● TASK TO CARRY OUT:
The records below hold a stretch from the line with "35 | 0.28 |" through the line with "Power is not"; return exactly those lines, ends included, and nothing more.

[PROVIDED INFORMATION]

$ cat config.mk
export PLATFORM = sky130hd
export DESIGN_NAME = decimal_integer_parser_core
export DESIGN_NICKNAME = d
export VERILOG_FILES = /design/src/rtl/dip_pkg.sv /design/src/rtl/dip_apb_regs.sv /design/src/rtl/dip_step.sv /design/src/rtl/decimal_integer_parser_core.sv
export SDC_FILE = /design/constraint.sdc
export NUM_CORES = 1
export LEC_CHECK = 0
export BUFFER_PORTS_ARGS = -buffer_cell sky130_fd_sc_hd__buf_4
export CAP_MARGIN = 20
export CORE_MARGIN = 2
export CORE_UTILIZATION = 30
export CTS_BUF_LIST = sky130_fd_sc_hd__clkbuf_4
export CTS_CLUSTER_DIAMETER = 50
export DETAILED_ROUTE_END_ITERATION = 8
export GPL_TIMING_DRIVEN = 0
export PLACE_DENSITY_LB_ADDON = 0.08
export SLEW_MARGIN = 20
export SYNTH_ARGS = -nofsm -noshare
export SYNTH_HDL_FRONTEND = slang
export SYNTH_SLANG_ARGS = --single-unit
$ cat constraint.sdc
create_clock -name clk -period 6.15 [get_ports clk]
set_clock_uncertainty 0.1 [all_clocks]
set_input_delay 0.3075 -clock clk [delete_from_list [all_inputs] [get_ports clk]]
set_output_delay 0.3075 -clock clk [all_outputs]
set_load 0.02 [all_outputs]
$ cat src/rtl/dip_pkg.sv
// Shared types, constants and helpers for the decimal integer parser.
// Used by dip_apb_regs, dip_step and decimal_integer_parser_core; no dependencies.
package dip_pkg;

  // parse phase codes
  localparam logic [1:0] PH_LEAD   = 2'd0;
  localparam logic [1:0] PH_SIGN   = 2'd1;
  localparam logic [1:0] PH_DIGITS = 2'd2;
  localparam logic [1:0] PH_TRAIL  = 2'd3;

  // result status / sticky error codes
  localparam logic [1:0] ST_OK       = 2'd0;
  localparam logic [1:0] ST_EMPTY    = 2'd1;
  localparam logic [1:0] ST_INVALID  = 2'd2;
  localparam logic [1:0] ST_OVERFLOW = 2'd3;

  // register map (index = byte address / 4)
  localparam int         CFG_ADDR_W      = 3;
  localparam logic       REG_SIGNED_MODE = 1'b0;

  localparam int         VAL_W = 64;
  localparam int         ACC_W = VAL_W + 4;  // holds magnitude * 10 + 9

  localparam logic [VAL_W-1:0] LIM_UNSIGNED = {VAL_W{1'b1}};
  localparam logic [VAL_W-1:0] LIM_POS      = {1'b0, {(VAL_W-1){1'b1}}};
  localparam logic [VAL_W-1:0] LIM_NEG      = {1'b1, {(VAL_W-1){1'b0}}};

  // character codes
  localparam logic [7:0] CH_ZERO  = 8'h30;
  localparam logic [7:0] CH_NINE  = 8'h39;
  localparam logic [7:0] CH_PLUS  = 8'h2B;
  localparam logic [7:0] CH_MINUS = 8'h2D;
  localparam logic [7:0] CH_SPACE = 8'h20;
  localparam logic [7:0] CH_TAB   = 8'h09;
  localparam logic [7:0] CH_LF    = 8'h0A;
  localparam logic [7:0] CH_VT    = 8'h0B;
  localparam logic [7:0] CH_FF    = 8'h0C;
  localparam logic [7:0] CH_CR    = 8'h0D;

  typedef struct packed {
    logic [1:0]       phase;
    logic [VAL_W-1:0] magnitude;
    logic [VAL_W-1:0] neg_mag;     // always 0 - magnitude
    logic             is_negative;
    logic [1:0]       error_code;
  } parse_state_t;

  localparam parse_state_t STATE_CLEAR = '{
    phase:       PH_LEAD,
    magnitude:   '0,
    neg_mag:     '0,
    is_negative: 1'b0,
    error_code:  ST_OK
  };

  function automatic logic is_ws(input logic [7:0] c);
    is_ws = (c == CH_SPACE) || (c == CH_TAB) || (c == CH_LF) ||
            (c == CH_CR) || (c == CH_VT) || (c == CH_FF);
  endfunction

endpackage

[/PROVIDED INFORMATION]
[PROVIDED INFORMATION]

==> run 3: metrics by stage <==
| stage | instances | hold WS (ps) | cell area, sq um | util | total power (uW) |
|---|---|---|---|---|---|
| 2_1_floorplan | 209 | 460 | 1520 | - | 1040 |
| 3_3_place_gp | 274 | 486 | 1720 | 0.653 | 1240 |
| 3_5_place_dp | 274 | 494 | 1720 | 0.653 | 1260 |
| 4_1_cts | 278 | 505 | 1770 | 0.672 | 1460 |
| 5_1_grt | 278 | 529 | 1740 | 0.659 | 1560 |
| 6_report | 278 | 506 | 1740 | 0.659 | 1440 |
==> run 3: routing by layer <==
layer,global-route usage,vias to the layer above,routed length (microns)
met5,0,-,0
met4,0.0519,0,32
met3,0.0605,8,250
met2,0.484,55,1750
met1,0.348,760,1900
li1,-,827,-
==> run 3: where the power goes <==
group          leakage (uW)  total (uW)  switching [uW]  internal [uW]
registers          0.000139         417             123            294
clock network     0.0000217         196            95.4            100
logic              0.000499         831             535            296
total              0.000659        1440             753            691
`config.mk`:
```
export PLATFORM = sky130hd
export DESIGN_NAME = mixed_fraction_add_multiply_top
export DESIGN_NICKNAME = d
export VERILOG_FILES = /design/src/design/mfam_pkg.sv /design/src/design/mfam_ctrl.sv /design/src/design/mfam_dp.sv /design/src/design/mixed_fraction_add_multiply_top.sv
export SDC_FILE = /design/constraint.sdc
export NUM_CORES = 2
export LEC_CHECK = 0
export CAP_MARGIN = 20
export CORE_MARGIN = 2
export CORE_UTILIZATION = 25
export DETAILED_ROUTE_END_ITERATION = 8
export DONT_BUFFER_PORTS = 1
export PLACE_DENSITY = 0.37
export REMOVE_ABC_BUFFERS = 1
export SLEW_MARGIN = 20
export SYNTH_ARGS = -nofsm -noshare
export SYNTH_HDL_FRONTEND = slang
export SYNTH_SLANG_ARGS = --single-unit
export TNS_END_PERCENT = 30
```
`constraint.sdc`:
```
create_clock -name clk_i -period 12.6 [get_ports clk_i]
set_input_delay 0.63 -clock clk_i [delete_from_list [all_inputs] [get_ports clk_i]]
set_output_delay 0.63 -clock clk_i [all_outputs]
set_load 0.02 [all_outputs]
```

[/PROVIDED INFORMATION]
[PROVIDED INFORMATION]

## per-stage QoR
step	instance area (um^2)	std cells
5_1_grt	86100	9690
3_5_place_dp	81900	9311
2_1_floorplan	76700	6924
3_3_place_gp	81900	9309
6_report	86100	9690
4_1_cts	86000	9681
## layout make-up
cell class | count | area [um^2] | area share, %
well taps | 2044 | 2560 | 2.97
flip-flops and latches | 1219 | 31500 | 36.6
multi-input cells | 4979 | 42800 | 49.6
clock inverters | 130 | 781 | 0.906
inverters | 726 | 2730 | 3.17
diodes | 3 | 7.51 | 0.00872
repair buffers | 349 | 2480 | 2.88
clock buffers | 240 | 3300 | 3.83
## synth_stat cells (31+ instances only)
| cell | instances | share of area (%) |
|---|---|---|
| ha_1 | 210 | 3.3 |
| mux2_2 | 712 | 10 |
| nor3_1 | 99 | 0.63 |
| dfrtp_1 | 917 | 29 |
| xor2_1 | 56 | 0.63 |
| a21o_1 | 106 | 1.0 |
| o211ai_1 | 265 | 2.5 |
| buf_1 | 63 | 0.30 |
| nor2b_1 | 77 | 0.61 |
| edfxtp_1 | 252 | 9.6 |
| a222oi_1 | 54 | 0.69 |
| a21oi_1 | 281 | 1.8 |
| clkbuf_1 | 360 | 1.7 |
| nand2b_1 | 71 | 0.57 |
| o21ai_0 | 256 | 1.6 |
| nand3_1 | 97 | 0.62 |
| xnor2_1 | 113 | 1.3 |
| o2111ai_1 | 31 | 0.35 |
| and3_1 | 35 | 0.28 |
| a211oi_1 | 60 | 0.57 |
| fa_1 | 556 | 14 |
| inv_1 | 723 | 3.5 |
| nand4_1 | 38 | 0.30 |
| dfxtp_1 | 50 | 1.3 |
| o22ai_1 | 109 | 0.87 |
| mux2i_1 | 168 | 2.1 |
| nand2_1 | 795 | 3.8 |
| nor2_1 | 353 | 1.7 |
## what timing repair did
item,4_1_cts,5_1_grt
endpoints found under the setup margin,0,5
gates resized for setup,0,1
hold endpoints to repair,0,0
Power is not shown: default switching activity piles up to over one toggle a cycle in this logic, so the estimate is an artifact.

[/PROVIDED INFORMATION]

● EXERCISE RESULT:
| and3_1 | 35 | 0.28 |
| a211oi_1 | 60 | 0.57 |
| fa_1 | 556 | 14 |
| inv_1 | 723 | 3.5 |
| nand4_1 | 38 | 0.30 |
| dfxtp_1 | 50 | 1.3 |
| o22ai_1 | 109 | 0.87 |
| mux2i_1 | 168 | 2.1 |
| nand2_1 | 795 | 3.8 |
| nor2_1 | 353 | 1.7 |
## what timing repair did
item,4_1_cts,5_1_grt
endpoints found under the setup margin,0,5
gates resized for setup,0,1
hold endpoints to repair,0,0
Power is not shown: default switching activity piles up to over one toggle a cycle in this logic, so the estimate is an artifact.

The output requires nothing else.